Unifying Neural and Symbolic Decision Making
· 2 min read
Key Challenges with LLMs
- Difficulty with tasks requiring complex planning (e.g., travel itineraries, meeting schedules).
- Performance declines with increasing task complexity (e.g., more cities, people, or constraints).
Three Proposed Solutions
- Scaling Law
- Increase data, compute, and model size.
- Limitation: High costs and diminishing returns for reasoning/planning tasks.
- Hybrid Systems
- Combine deep learning models with symbolic solvers. Symbolic reasoning refers to the process of solving problems and making decisions using explicit symbols, rules, and logic. It is a method where reasoning is based on clearly defined relationships and representations, often following formal logic or mathematical principles.
- Approaches:
- End-to-End Integration: Unified deep model and symbolic system.

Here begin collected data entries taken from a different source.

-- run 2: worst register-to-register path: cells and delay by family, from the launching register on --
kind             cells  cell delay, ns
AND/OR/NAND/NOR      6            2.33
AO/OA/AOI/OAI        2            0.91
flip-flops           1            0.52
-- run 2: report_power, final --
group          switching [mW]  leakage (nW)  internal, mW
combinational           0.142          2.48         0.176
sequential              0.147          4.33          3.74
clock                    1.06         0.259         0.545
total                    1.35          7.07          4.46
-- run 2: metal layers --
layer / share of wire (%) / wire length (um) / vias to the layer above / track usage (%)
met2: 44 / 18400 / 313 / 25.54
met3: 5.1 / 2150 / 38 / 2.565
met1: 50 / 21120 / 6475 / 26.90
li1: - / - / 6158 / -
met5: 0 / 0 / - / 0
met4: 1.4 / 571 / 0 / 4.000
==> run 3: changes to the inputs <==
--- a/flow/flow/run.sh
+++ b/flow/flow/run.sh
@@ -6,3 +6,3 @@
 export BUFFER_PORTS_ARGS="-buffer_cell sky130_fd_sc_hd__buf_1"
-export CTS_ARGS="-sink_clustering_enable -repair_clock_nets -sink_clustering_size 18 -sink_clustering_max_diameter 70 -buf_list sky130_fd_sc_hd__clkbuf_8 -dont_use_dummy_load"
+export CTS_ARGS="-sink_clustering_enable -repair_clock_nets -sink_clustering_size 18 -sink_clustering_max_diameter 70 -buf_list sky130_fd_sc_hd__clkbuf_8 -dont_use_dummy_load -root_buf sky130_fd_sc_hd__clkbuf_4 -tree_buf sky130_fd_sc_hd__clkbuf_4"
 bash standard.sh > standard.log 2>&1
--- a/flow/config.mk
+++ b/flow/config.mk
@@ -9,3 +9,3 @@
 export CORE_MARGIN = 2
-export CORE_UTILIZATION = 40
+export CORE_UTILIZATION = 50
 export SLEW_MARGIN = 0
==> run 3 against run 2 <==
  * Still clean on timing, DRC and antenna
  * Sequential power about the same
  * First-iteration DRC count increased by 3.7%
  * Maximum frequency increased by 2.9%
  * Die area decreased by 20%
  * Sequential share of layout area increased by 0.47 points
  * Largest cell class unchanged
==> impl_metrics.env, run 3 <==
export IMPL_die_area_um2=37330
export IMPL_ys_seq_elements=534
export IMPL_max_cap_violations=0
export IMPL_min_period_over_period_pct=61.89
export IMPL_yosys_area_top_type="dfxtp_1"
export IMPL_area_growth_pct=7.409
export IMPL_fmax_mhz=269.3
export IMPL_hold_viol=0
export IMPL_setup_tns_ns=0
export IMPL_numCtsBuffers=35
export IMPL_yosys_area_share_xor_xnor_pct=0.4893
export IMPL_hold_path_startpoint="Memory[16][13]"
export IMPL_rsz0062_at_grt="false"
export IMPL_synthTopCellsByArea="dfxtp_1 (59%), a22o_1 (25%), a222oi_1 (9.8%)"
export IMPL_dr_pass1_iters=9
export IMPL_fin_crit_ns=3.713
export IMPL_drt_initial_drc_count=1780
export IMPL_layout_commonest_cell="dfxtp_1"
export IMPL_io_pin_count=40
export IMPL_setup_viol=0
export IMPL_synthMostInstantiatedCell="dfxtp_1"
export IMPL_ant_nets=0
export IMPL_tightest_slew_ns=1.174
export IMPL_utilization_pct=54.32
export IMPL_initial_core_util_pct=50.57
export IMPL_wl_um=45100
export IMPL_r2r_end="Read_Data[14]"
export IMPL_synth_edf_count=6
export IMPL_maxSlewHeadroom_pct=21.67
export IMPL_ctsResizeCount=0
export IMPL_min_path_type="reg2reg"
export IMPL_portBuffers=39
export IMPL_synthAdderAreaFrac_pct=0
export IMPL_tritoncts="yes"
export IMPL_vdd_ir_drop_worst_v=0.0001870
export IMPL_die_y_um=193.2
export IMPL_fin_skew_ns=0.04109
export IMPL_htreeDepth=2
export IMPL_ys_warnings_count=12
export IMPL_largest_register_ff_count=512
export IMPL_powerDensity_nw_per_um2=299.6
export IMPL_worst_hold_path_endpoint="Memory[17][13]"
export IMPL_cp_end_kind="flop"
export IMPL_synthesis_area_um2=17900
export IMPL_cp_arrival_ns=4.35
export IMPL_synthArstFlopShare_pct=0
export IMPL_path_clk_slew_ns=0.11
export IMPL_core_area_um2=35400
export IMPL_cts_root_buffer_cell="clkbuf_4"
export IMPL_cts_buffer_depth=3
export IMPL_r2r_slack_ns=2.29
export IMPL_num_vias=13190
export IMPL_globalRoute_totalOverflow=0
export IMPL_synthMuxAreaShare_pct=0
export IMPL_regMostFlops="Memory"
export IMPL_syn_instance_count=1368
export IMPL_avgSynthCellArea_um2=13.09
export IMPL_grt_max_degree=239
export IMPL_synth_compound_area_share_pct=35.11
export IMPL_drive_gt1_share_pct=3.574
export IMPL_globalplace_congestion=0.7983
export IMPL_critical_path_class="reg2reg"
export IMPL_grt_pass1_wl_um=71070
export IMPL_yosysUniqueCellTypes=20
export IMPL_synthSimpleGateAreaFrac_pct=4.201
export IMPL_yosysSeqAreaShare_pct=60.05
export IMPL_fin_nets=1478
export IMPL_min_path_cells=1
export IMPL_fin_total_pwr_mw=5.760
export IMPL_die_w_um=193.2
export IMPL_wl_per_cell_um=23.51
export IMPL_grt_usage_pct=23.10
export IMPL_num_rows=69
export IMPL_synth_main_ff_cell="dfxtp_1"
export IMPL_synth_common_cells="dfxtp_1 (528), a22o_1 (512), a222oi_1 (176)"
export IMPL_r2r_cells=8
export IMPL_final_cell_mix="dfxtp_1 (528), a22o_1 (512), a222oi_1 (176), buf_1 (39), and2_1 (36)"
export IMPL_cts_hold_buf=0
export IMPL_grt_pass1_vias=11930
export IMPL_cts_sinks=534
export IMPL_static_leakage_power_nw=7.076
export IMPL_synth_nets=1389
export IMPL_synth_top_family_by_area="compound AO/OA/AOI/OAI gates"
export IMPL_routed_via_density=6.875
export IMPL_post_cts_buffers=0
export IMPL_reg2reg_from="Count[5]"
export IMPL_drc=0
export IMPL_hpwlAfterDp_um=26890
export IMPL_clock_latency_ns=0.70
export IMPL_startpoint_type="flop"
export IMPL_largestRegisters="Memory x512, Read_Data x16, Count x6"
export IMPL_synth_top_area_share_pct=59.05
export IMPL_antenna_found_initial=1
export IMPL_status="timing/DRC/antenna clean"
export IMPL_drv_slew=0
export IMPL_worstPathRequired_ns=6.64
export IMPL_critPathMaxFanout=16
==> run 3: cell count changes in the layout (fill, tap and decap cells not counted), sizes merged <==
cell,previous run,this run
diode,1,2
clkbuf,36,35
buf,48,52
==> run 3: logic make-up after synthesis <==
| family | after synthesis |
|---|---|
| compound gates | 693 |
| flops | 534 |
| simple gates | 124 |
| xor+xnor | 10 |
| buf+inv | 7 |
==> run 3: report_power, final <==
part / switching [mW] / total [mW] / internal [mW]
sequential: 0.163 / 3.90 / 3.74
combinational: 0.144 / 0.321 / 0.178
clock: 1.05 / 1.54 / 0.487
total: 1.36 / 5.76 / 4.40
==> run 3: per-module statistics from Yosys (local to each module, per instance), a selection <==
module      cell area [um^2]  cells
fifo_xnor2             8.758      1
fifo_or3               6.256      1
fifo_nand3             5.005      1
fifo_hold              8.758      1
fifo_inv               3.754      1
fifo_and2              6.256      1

- Data Augmentation: Neural models provide structured data for solvers.
- Tool Use: LLMs act as interfaces for external solvers.
- Notable Examples:
- MILP Solvers: For travel planning with constraints.
- Searchformer: Transformers trained to emulate A* search.
- DualFormer: Switches dynamically between fast (heuristic) and slow (deliberative) reasoning.
- SurCo: Combines combinatorial optimization with latent space representations.
- Emerging Symbolic Structures
- Exploration of symbolic reasoning emerging in neural networks.
- Findings:
- Neural networks exhibit Fourier-like patterns in arithmetic tasks.
- Gradient descent produces solutions aligned with algebraic constructs.
- Emergent ring homomorphisms and symbolic efficiency in complex tasks.
Research Implications
- Neural networks naturally learn symbolic abstractions, offering potential for improved reasoning.
- Hybrid systems might represent the optimal balance between adaptability (neural) and precision (symbolic).
- Advanced algebraic techniques could eventually replace gradient descent.
Overall Takeaway
The future of decision-making AI lies in leveraging both neural adaptability and symbolic rigor. Hybrid approaches appear most promising for solving tasks requiring both perception and structured reasoning.